[Stored records]
=-=-=-=-=
From an optimization exercise on the open Yosys and OpenROAD flow, aimed at small area, a short achievable clock period and few clock cycles per item; shortcuts taken in it are not production practice. Function was checked by simulation only, so behaviour that the tests miss may differ from the original. Power figures rest on the tool's default switching activity, not on a simulated workload.

File: constraint.sdc
create_clock -name core_clock -period 15.0 [get_ports {clk}]
set_input_delay 3.0000 -clock core_clock [delete_from_list [all_inputs] [get_ports {clk}]]
set_output_delay 3.0000 -clock core_clock [all_outputs]
set_load 0.01 [all_outputs]
File: run.sh
#!/bin/bash
# synth_recipe.tcl (not shown) runs the flow's synth.tcl, then flattens the netlist and writes it again
# the make line also repeats each setting of config.mk as NAME=value (left out here)
make -C /OpenROAD-flow-scripts/flow DESIGN_CONFIG=/design/flow/config.mk WORK_HOME=/design/flow/orfs CLKGATE_MAP_FILE= SYNTH_SCRIPT=/design/flow/synth_recipe.tcl finish
File: design.v
package cpmt_pkg;
  localparam int MAX_MARKS_DEF  = 64;
  localparam int COORD_BITS     = 11;
  localparam int SCORE_BITS     = 16;
  localparam int SLOT_BITS      = 6;
  localparam int COUNT_BITS     = 7;
  localparam int REQ_BITS       = 2;
  localparam int MD_BITS        = 8;
  localparam int CFG_IDX_BITS   = 3;
  localparam int CFG_DATA_BITS  = COORD_BITS + 1;
  localparam int RES_BITS       = 3 + SLOT_BITS + 2 * COORD_BITS + 1 + COUNT_BITS;
  localparam int RESQ_DEPTH     = 4;
  localparam int REGION_END_RST = 1 << COORD_BITS;
  localparam int MERGE_DIST_RST = 10;
  localparam logic [1:0] REQ_OFFER = 2'd0;
  localparam logic [1:0] REQ_READ  = 2'd1;
  localparam logic [1:0] REQ_CLEAR = 2'd2;
  localparam logic [2:0] ACT_INSERTED = 3'd0;
  localparam logic [2:0] ACT_REPLACED = 3'd1;
  localparam logic [2:0] ACT_KEPT     = 3'd2;
  localparam logic [2:0] ACT_DROPPED  = 3'd3;
  localparam logic [2:0] ACT_OUTSIDE  = 3'd4;
  localparam logic [2:0] ACT_READ     = 3'd5;
  localparam logic [2:0] ACT_CLEARED  = 3'd6;
endpackage
import cpmt_pkg::*;
module cpmt_cmd_fifo
(
  input  logic                clk,
  input  logic                rst_n,
  input  logic                push,
  input  logic [RES_BITS-1:0] din,
  input  logic                pop,
  output logic [RES_BITS-1:0] dout,
  output logic                empty
);
  logic [RES_BITS-1:0] q_r [0:RESQ_DEPTH-1];
  logic [RESQ_DEPTH-1:0] occ_r, occ_nxt;
  logic                  do_pop;
  assign do_pop = pop && occ_r[0];
  always_comb begin
    occ_nxt = occ_r;
    if (push && !do_pop)      occ_nxt = {occ_r[RESQ_DEPTH-2:0], 1'b1};
    else if (do_pop && !push) occ_nxt = {1'b0, occ_r[RESQ_DEPTH-1:1]};
  end
  always_ff @(posedge clk) begin
    if (!rst_n) begin
      occ_r <= '0;
      empty <= 1'b1;
    end else begin
      occ_r <= occ_nxt;
      empty <= !occ_nxt[0];
    end
  end
  for (genvar i = 0; i < RESQ_DEPTH; i++) begin : g_q
    logic held, held_next;
    assign held      = occ_r[i];
    assign held_next = (i + 1 < RESQ_DEPTH) ? occ_r[(i + 1) % RESQ_DEPTH] : 1'b0;
    always_ff @(posedge clk) begin
      if (do_pop) begin
        if (held_next)       q_r[i] <= q_r[(i + 1) % RESQ_DEPTH];
        else if (held)       q_r[i] <= din;
      end else if (!held && (i == 0 || occ_r[(i + RESQ_DEPTH - 1) % RESQ_DEPTH])) begin
        q_r[i] <= din;
      end
    end
  end
  assign dout = q_r[0];
endmodule
import cpmt_pkg::*;
module cpmt_front
(
  input  logic                      clk,
  input  logic                      rst_n,
  input  logic                      cfg_we,
  input  logic [CFG_IDX_BITS-1:0]   cfg_index,
  input  logic [CFG_DATA_BITS-1:0]  cfg_data,
  output logic [COORD_BITS-1:0]     x_start,
  output logic [COORD_BITS:0]       x_end,
  output logic [COORD_BITS-1:0]     y_start,
  output logic [COORD_BITS:0]       y_end,
  output logic [MD_BITS-1:0]        md_m1,     
  output logic                      md_zero    
);
  logic [MD_BITS-1:0] merge_dist_r;
  always_ff @(posedge clk) begin
    if (!rst_n) begin
      x_start      <= '0;
      x_end        <= (COORD_BITS+1)'(REGION_END_RST);
      y_start      <= '0;
      y_end        <= (COORD_BITS+1)'(REGION_END_RST);
      merge_dist_r <= MD_BITS'(MERGE_DIST_RST);
    end else if (cfg_we) begin
      case (cfg_index)
        3'd0: x_start      <= cfg_data[COORD_BITS-1:0];
        3'd1: x_end        <= cfg_data[COORD_BITS:0];
        3'd2: y_start      <= cfg_data[COORD_BITS-1:0];
        3'd3: y_end        <= cfg_data[COORD_BITS:0];
        3'd4: merge_dist_r <= cfg_data[MD_BITS-1:0];
        default: ;
      endcase
    end
  end
  always_ff @(posedge clk) begin
    if (!rst_n) begin
      md_m1   <= MD_BITS'(MERGE_DIST_RST - 1);
      md_zero <= 1'b0;
    end else begin
      md_m1   <= merge_dist_r - 1'b1;
      md_zero <= (merge_dist_r == '0);
    end
  end
endmodule
import cpmt_pkg::*;
module cpmt_back
#(
  parameter int N = MAX_MARKS_DEF
) (
  input  logic                    clk,
  input  logic                    rst_n,
  input  logic                    c_v,
  input  logic [REQ_BITS-1:0]     c_req,
  input  logic [COORD_BITS-1:0]   c_x,
  input  logic [COORD_BITS-1:0]   c_y,
  input  logic [SCORE_BITS-1:0]   c_score,
  input  logic [SLOT_BITS-1:0]    c_slot,
  input  logic [COORD_BITS-1:0]   x_start,
  input  logic [COORD_BITS:0]     x_end,
  input  logic [COORD_BITS-1:0]   y_start,
  input  logic [COORD_BITS:0]     y_end,
  input  logic [MD_BITS-1:0]      md_m1,
  input  logic                    md_zero,
  output logic                    res_v,
  output logic [RES_BITS-1:0]     res
);
  localparam int CW = COORD_BITS;
  function automatic logic ge_c(input logic [COORD_BITS-1:0] a, input logic [COORD_BITS-1:0] b);
    logic c;
    c = 1'b1;
    for (int i = 0; i < COORD_BITS; i++) c = (a[i] & ~b[i]) | ((a[i] | ~b[i]) & c);
    ge_c = c;
  endfunction
  function automatic logic gt_s(input logic [SCORE_BITS-1:0] a, input logic [SCORE_BITS-1:0] b);
    logic c;
    c = 1'b0;
    for (int i = 0; i < SCORE_BITS; i++) c = (a[i] & ~b[i]) | ((a[i] | ~b[i]) & c);
    gt_s = c;
  endfunction
  logic [CW-1:0]         mx [0:N-1];
  logic [CW-1:0]         my [0:N-1];
  logic [SCORE_BITS-1:0] ms [0:N-1];
  logic [N-1:0]          held_r;      
  logic [COUNT_BITS-1:0] count_r;
  logic                  r_v;
  logic [1:0]            r_kind;      
  logic [CW-1:0]         r_x, r_y;
  logic [SCORE_BITS-1:0] r_score;
  logic [SLOT_BITS-1:0]  r_slot;
  logic [N-1:0]          r_hit, r_higher;
  logic                  r_fhit, r_fhigher;
  logic [N-1:0]          wl_r;        
  logic          outside;
  logic [1:0]    c_kind;
  logic [CW:0]   xlo_s, ylo_s;        
  logic [CW:0]   xhi_s, yhi_s;        
  logic [CW-1:0] xlo, xhi, ylo, yhi;
  logic [N-1:0]  c_hit, c_higher;
  logic          c_fhit, c_fhigher;
  assign outside = (c_x < x_start) || ({1'b0, c_x} >= x_end) ||
                   (c_y < y_start) || ({1'b0, c_y} >= y_end);
  always_comb begin
    unique case (c_req)
      REQ_OFFER: c_kind = outside ? 2'd3 : 2'd0;
      REQ_READ:  c_kind = 2'd1;
      REQ_CLEAR: c_kind = 2'd2;
      default:   c_kind = 2'd3;
    endcase
  end
  assign xlo_s = {1'b0, c_x} - {4'b0, md_m1};
  assign ylo_s = {1'b0, c_y} - {4'b0, md_m1};
  assign xhi_s = {1'b0, c_x} + {4'b0, md_m1};
  assign yhi_s = {1'b0, c_y} + {4'b0, md_m1};
  assign xlo   = xlo_s[CW] ? '0 : xlo_s[CW-1:0];
  assign ylo   = ylo_s[CW] ? '0 : ylo_s[CW-1:0];
  assign xhi   = xhi_s[CW] ? '1 : xhi_s[CW-1:0];
  assign yhi   = yhi_s[CW] ? '1 : yhi_s[CW-1:0];
  for (genvar k = 0; k < N; k++) begin : g_cmp
    assign c_hit[k]    = !md_zero && ge_c(mx[k], xlo) && ge_c(xhi, mx[k]) &&
                                     ge_c(my[k], ylo) && ge_c(yhi, my[k]);
    assign c_higher[k] = gt_s(c_score, ms[k]);
  end
  assign c_fhit    = !md_zero && ge_c(r_x, xlo) && ge_c(xhi, r_x) &&
                                 ge_c(r_y, ylo) && ge_c(yhi, r_y);
  assign c_fhigher = gt_s(c_score, r_score);
  always_ff @(posedge clk) begin
    if (!rst_n) r_v <= 1'b0;
    else        r_v <= c_v;
  end
  always_ff @(posedge clk) begin
    r_kind    <= c_kind;
    r_x       <= c_x;
    r_y       <= c_y;
    r_score   <= c_score;
    r_slot    <= c_slot;
    r_hit     <= c_hit;
    r_higher  <= c_higher;
    r_fhit    <= c_fhit;
    r_fhigher <= c_fhigher;
  end
  logic [N-1:0] hit, higher, prior, first, ins_slot, wmask, sel, rd_dec;
  logic         is_offer, is_read, is_clear, any_hit, repl, room, rd_held;
  logic [SLOT_BITS-1:0] first_idx;
  logic [CW-1:0] sx, sy;
  assign is_offer = r_v && (r_kind == 2'd0);
  assign is_read  = (r_kind == 2'd1);
  assign is_clear = r_v && (r_kind == 2'd2);
  assign hit    = held_r & ((wl_r & {N{r_fhit}}) | (~wl_r & r_hit));
  assign higher = (wl_r & {N{r_fhigher}}) | (~wl_r & r_higher);
  always_comb begin
    prior[0] = 1'b0;
    for (int k = 1; k < N; k++) prior[k] = prior[k-1] | hit[k-1];
  end
  assign first    = hit & ~prior;
  assign any_hit  = |hit;
  assign repl     = |(first & higher);
  assign room     = !held_r[N-1];
  assign ins_slot = ~held_r & {held_r[N-2:0], 1'b1};
  assign wmask    = {N{is_offer}} & ((first & higher) | ({N{!any_hit}} & ins_slot));
  always_comb begin
    first_idx = '0;
    for (int k = 0; k < N; k++) if (first[k]) first_idx = first_idx | SLOT_BITS'(k);
  end
  always_comb begin
    for (int k = 0; k < N; k++) rd_dec[k] = (r_slot == SLOT_BITS'(k));
  end
  assign rd_held = |(rd_dec & held_r);
  assign sel     = is_read ? rd_dec : first;
  always_comb begin
    sx = '0;
    sy = '0;
    for (int k = 0; k < N; k++) begin
      sx = sx | (mx[k] & {CW{sel[k]}});
      sy = sy | (my[k] & {CW{sel[k]}});
    end
  end
  for (genvar k = 0; k < N; k++) begin : g_mark
    always_ff @(posedge clk) begin
      if (wmask[k]) begin
        mx[k] <= r_x;
        my[k] <= r_y;
        ms[k] <= r_score;
      end
    end
  end
  always_ff @(posedge clk) begin
    wl_r <= wmask;
    if (!rst_n || is_clear) begin
      held_r  <= '0;
      count_r <= '0;
    end else begin
      held_r <= held_r | wmask;
      if (is_offer && !any_hit && room) count_r <= count_r + 1'b1;
    end
  end
  logic [2:0]            a;
  logic [SLOT_BITS-1:0]  sl;
  logic [CW-1:0]         ex, ey;
  logic                  ev;
  logic [COUNT_BITS-1:0] cnt;
  always_comb begin
    a   = ACT_OUTSIDE;
    sl  = '0;
    ex  = '0;
    ey  = '0;
    ev  = 1'b0;
    cnt = count_r;
    unique case (r_kind)
      2'd0: begin
        if (any_hit) begin
          a  = repl ? ACT_REPLACED : ACT_KEPT;
          sl = first_idx;
          ex = repl ? r_x : sx;
          ey = repl ? r_y : sy;
          ev = 1'b1;
        end else if (room) begin
          a   = ACT_INSERTED;
          sl  = count_r[SLOT_BITS-1:0];
          ex  = r_x;
          ey  = r_y;
          ev  = 1'b1;
          cnt = count_r + 1'b1;
        end else begin
          a = ACT_DROPPED;
        end
      end
      2'd1: begin
        a  = ACT_READ;
        sl = r_slot;
        if (rd_held) begin
          ex = sx;
          ey = sy;
          ev = 1'b1;
        end
      end
      2'd2: begin
        a   = ACT_CLEARED;
        cnt = '0;
      end
      default: ;
    endcase
  end
  assign res_v = r_v;
  assign res   = {a, sl, ex, ey, ev, cnt};
endmodule
import cpmt_pkg::*;
module corner_point_merge_table
#(
  parameter int MAX_MARKS = MAX_MARKS_DEF
) (
  input  logic                      clk,
  input  logic                      rst_n,
  input  logic                      in_push,
  output logic                      in_full,
  input  logic [REQ_BITS-1:0]       in_req_type,
  input  logic [COORD_BITS-1:0]     in_point_x,
  input  logic [COORD_BITS-1:0]     in_point_y,
  input  logic [SCORE_BITS-1:0]     in_point_score,
  input  logic [SLOT_BITS-1:0]      in_read_slot,
  output logic                      out_empty,
  input  logic                      out_pop,
  output logic [2:0]                out_action,
  output logic [SLOT_BITS-1:0]      out_slot_index,
  output logic [COORD_BITS-1:0]     out_entry_x,
  output logic [COORD_BITS-1:0]     out_entry_y,
  output logic                      out_entry_valid,
  output logic [COUNT_BITS-1:0]     out_mark_count,
  input  logic                      cfg_we,
  input  logic [CFG_IDX_BITS-1:0]   cfg_index,
  input  logic [CFG_DATA_BITS-1:0]  cfg_data
);
  logic [COORD_BITS-1:0] x_start, y_start;
  logic [COORD_BITS:0]   x_end, y_end;
  logic [MD_BITS-1:0]    md_m1;
  logic                  md_zero;
  cpmt_front u_front (
    .clk       (clk),
    .rst_n     (rst_n),
    .cfg_we    (cfg_we),
    .cfg_index (cfg_index),
    .cfg_data  (cfg_data),
    .x_start   (x_start),
    .x_end     (x_end),
    .y_start   (y_start),
    .y_end     (y_end),
    .md_m1     (md_m1),
    .md_zero   (md_zero)
  );
  logic [RESQ_DEPTH-1:0] fl_r, fl_nxt;
  logic                  take, res_pop;
  assign take    = in_push && !in_full;
  assign res_pop = out_pop && !out_empty;
  always_comb begin
    fl_nxt = fl_r;
    if (take && !res_pop)      fl_nxt = {fl_r[RESQ_DEPTH-2:0], 1'b1};
    else if (res_pop && !take) fl_nxt = {1'b0, fl_r[RESQ_DEPTH-1:1]};
  end
  always_ff @(posedge clk) begin
    if (!rst_n) begin
      fl_r    <= '0;
      in_full <= 1'b0;
    end else begin
      fl_r    <= fl_nxt;
      in_full <= fl_nxt[RESQ_DEPTH-1];
    end
  end
  logic                  s0_v;
  logic [REQ_BITS-1:0]   s0_req;
  logic [COORD_BITS-1:0] s0_x, s0_y;
  logic [SCORE_BITS-1:0] s0_score;
  logic [SLOT_BITS-1:0]  s0_slot;
  always_ff @(posedge clk) begin
    if (!rst_n) s0_v <= 1'b0;
    else        s0_v <= take;
  end
  always_ff @(posedge clk) begin
    s0_req   <= in_req_type;
    s0_x     <= in_point_x;
    s0_y     <= in_point_y;
    s0_score <= in_point_score;
    s0_slot  <= in_read_slot;
  end
  logic                res_v;
  logic [RES_BITS-1:0] res, q_out;
  cpmt_back #(
    .N (MAX_MARKS)
  ) u_back (
    .clk     (clk),
    .rst_n   (rst_n),
    .c_v     (s0_v),
    .c_req   (s0_req),
    .c_x     (s0_x),
    .c_y     (s0_y),
    .c_score (s0_score),
    .c_slot  (s0_slot),
    .x_start (x_start),
    .x_end   (x_end),
    .y_start (y_start),
    .y_end   (y_end),
    .md_m1   (md_m1),
    .md_zero (md_zero),
    .res_v   (res_v),
    .res     (res)
  );
  cpmt_cmd_fifo u_resq (
    .clk   (clk),
    .rst_n (rst_n),
    .push  (res_v),
    .din   (res),
    .pop   (out_pop),
    .dout  (q_out),
    .empty (out_empty)
  );
  assign {out_action, out_slot_index, out_entry_x, out_entry_y, out_entry_valid,
          out_mark_count} = q_out;
endmodule
File: config.mk
export PLATFORM = sky130hd
export DESIGN_NAME = corner_point_merge_table
export DESIGN_NICKNAME = corner_point_merge_table
export VERILOG_FILES = /design/flow/design.v
export SDC_FILE = /design/flow/constraint.sdc
export NUM_CORES = 4
export LEC_CHECK = 0
export CAP_MARGIN = 20
export CORE_MARGIN = 2
export CORE_UTILIZATION = 30
export SLEW_MARGIN = 20
==> impl_metrics.csv <==
group,metric,value,unit
drt,routedWlPerCell,37.10,um
drt,dr.pass1.iters,13,
critical_path,slowest_delay,0.95,ns
critical_path,worstSetupPathType,"register to register",
floorplan,io-pin-count,107,
yosys,synth_edf_count,2588,
placement,io_buffers,106,
critical_path,reg2regPathDepth,15,
power_and_ir_drop,powerDensity,112.6,nW/um^2
timing,fin_crit_sh,55.11,%
yosys,syn_area_per_cell,10.66,um^2
yosys,synth_xor_area_share,0.1400,%
power_and_ir_drop,vdd_drop_max,0.09644,mV
drt,drc_errors,0,
timing,tightestPinTransition,1.325,ns
global_routing,antenna_found_initial,85,
worst_hold_path,hold_path_depth,0,
layout,nFillCells,53590,
layout,syn2layout_area_growth,14.49,%
yosys,synth_top_family_by_area,"compound AO/OA/AOI/OAI gates",
clocking,clk_latency,1.09,ns
yosys,syn_nets,15410,
yosys,yosysUniqueCellTypes,112,
yosys,yosys-top-cells-count,"2,588 x edfxtp_1, 1,163 x nor2_1, 1,160 x maj3_1, 1,134 x nand2_1, 1,003 x a21oi_1",
critical_path,path_max_fanout,40,
timing,slew_viol_final,0,
global_routing,grt_pass1_wl,1134,mm
power_and_ir_drop,pwr-share-clk,41.5,%
clocking,htreeDepth,5,
timing,max-slew-margin-rel,11.67,%
yosys,synth_top_area_cell,"edfxtp_1",
floorplan,fp.dieW,740.3,um
power_and_ir_drop,p_leak,60.22,nW
power_and_ir_drop,power_frac_seq,44.2,%
global_routing,grt_pass1_vias,131100,
global_routing,track_usage,29.32,%
clocking,cts.sink_count,3019,
power_and_ir_drop,switchingPower,0.006025,W
placement,dp_hpwl,593.7,mm
timing,hold_viol_final,0,
yosys,syn_inst,15260,
layout,drive_gt1_share,10.54,%
yosys,synth_top_area_share,47.78,%
drt,drt_iter0_markers,27770,
drt,vias_per_cell,6.447,
critical_path,r2r-end,"u_resq.q_r[0][16]",
yosys,synth_adder_area_share,7.901,%
global_routing,grt_overflow,0,
clocking,cts-root-buf,"clkbuf_16",
timing,setup_viol,0,
run,max-cap-violations,0,
clocking,postCtsSetupRepairBufs,0,
yosys,synth.area.top_cells,"edfxtp_1 48%, maj3_1 7.1%, dfxtp_1 5.3%",
run_status,status,"complete, no violations",
yosys,synth-seq-area-share,53.08,%
timing,clock.fmax,0.1210,GHz
yosys,ys_warn_count,8,
critical_path,crit_arrival,9.04,ns
floorplan,dieArea,548100,um^2
drt,ant_nets,0,
clocking,clock_path_buffers,4,
power_and_ir_drop,swShare,28.73,%
timing,min_period,8.267,ns
placement,gp_congestion,1.078,
floorplan,die_h,740.3,um
critical_path,reg2reg_slack,6.73,ns
critical_path,critPathSlowestCell,"nor4_2",
yosys,ys.flop_type,"edfxtp_1",
clocking,post_cts_resized,0,
worst_hold_path,min-delay-start,"s0_y[0]",
worst_hold_path,hold_path.class,"register to register",
yosys,yosysMostFrequentCell,"edfxtp_1",
layout,nets,15320,
critical_path,required,15.77,ns
power_and_ir_drop,comb_power_share,14.2,%
critical_path,cpMostUsedCell,"buf_4",
worst_hold_path,whs_endpoint,"u_back.r_y[0]",
drt,via_count,146800,
clocking,cts_buffers,346,
floorplan,start_util,30.09,%
clocking,cts_tree,"done",
yosys,synthSimpleGateAreaFrac,11.48,%
clocking,path_clk_slew,0.06,ns
timing,fin_skew,0.09763,ns
floorplan,rows,270,
timing,tns,0,ns
timing,whs,0.4184,ns
critical_path,endpoint_kind,"register",
yosys,synth_area,162700,um^2
yosys,synth-seq-cells,3019,
drt,drt_wl_total,844.7,mm
critical_path,startpoint_type,"register",
critical_path,crit_chain,"buf_4 > mux2_2 > a222oi_1 > and4_1 > buf_4 > nand3_4 > buf_4 > nor4_1 > or2_2 > a22oi_1 > nand4_1 > nor4_2 > nand4_1 > a22o_1 > mux2_2",
critical_path,r2r-start,"u_back.r_fhit",
clocking,hold_buffers,0,
yosys,synth-compound-area-share,22.09,%
yosys,muxShareOfSynthArea,1.194,%
floorplan,core_area,540500,um^2
power_and_ir_drop,internal_power,0.01495,W
timing,rsz0062_at_grt,"false",
yosys,async_reset_ff_share,0,%
global_routing,grt_max_degree,182,
worst max-delay path: cells and delay by family, from the launching register on:
kind	cells	cell delay, ns
simple gates	7	3.49
buf+inv	3	1.42
compound gates	3	1.35
flops	1	0.92
mux	2	0.60
worst max path at each step:
stage | from | endpoint | cells past startpoint
2_1_floorplan | out_pop | u_resq.q_r[2][0] | 3
3_3_place_gp | u_back.r_fhit | u_resq.q_r[0][16] | 15
3_5_place_dp | u_back.r_fhit | u_resq.q_r[1][9] | 16
4_1_cts | u_back.r_fhit | u_resq.q_r[1][9] | 16
5_1_grt | u_back.r_fhit | u_resq.q_r[0][16] | 15
6_report | u_back.r_fhit | u_resq.q_r[0][16] | 15
logic make-up (layout without fill, tap and decap cells):
| group | after synthesis | in the layout |
|---|---|---|
| AO/OA/AOI/OAI | 5101 | 5101 |
| other | 0 | 102 |
| adder cells (fa/ha/maj) | 1258 | 1258 |
| buffers and inverters | 1732 | 1930 |
| AND/OR/NAND/NOR | 3945 | 3945 |
| XOR/XNOR | 26 | 26 |
| multiplexers | 180 | 180 |
| flip-flops | 3019 | 3019 |
routing by layer:
metal,vias to the layer above,share of wire (%),global-route usage (%)
met4,24,8.2,19.60
met5,-,0.018,0.02621
met3,2595,13,9.350
met1,72520,38,38.05
met2,11750,40,41.61
li1,59910,-,-
sequential cells by signal (all words and copies together), names as in the netlist, 16 cells and up:
signal / flops
s0_score: 16
u_back.ms: 1024
u_back.my: 704
u_back.r_hit: 64
u_back.mx: 704
u_back.r_score: 16
u_back.r_higher: 64
u_back.held_r: 64
u_back.wl_r: 64
u_resq.q_r: 156
through the flow:
step / setup slack, ns / cells / cell area (um^2) / total power (W) / util [%]
CTS: 7.347 / 22660 / 185900 / 0.02088 / 34.39
detailed placement: 7.398 / 22020 / 174600 / 0.01228 / 32.30
global placement: 7.164 / 22020 / 174500 / 0.01227 / 32.28
global route: 7.080 / 22710 / 186100 / 0.02142 / 34.43
finish: 6.733 / 22770 / 186200 / 0.02097 / 34.45
floorplan: 8.314 / 15260 / 162700 / 0.01105 / -
layout make-up:
type,count,area [um^2],area share [%]
inverter,637,2407,1.293
timing repair buffer,655,5296,2.844
sequential,3019,86470,46.43
multi-input combinational,10510,71490,38.39
tap,7208,9019,4.843
clock buffer,482,9578,5.143
antenna,102,255.2,0.1371
clock inverter,156,1713,0.9198
layout by cell type, fill, tap and decap left out, types with 92 or more instances in the layout:
cell and instances:
a211oi_1 132, a21o_1 123, a21oi_1 970, a221oi_1 269, a222oi_1 201, a22o_1 156, a22oi_1 535, a31oi_1 262
buf_4 531, clkbuf_1 103, clkbuf_16 353, clkdlybuf4s50_1 106, dfxtp_1 370, diode_2 102, edfxtp_1 2588, inv_1 620
maj3_1 1160, mux2_2 112, nand2_1 1128, nand2b_1 230, nand3_1 238, nand4_1 142, nor2_1 1124, nor2b_1 202
nor3_1 271, o211ai_1 121, o21ai_0 735, o221ai_1 217, o22ai_1 317, o31ai_1 92, or3_1 92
=-=-=-=-=
Set every line down again exactly. Begin with the first line of the entries and finish with the line containing "set_input_delay 3.0000 -clock".

From an optimization exercise on the open Yosys and OpenROAD flow, aimed at small area, a short achievable clock period and few clock cycles per item; shortcuts taken in it are not production practice. Function was checked by simulation only, so behaviour that the tests miss may differ from the original. Power figures rest on the tool's default switching activity, not on a simulated workload.

File: constraint.sdc
create_clock -name core_clock -period 15.0 [get_ports {clk}]
set_input_delay 3.0000 -clock core_clock [delete_from_list [all_inputs] [get_ports {clk}]]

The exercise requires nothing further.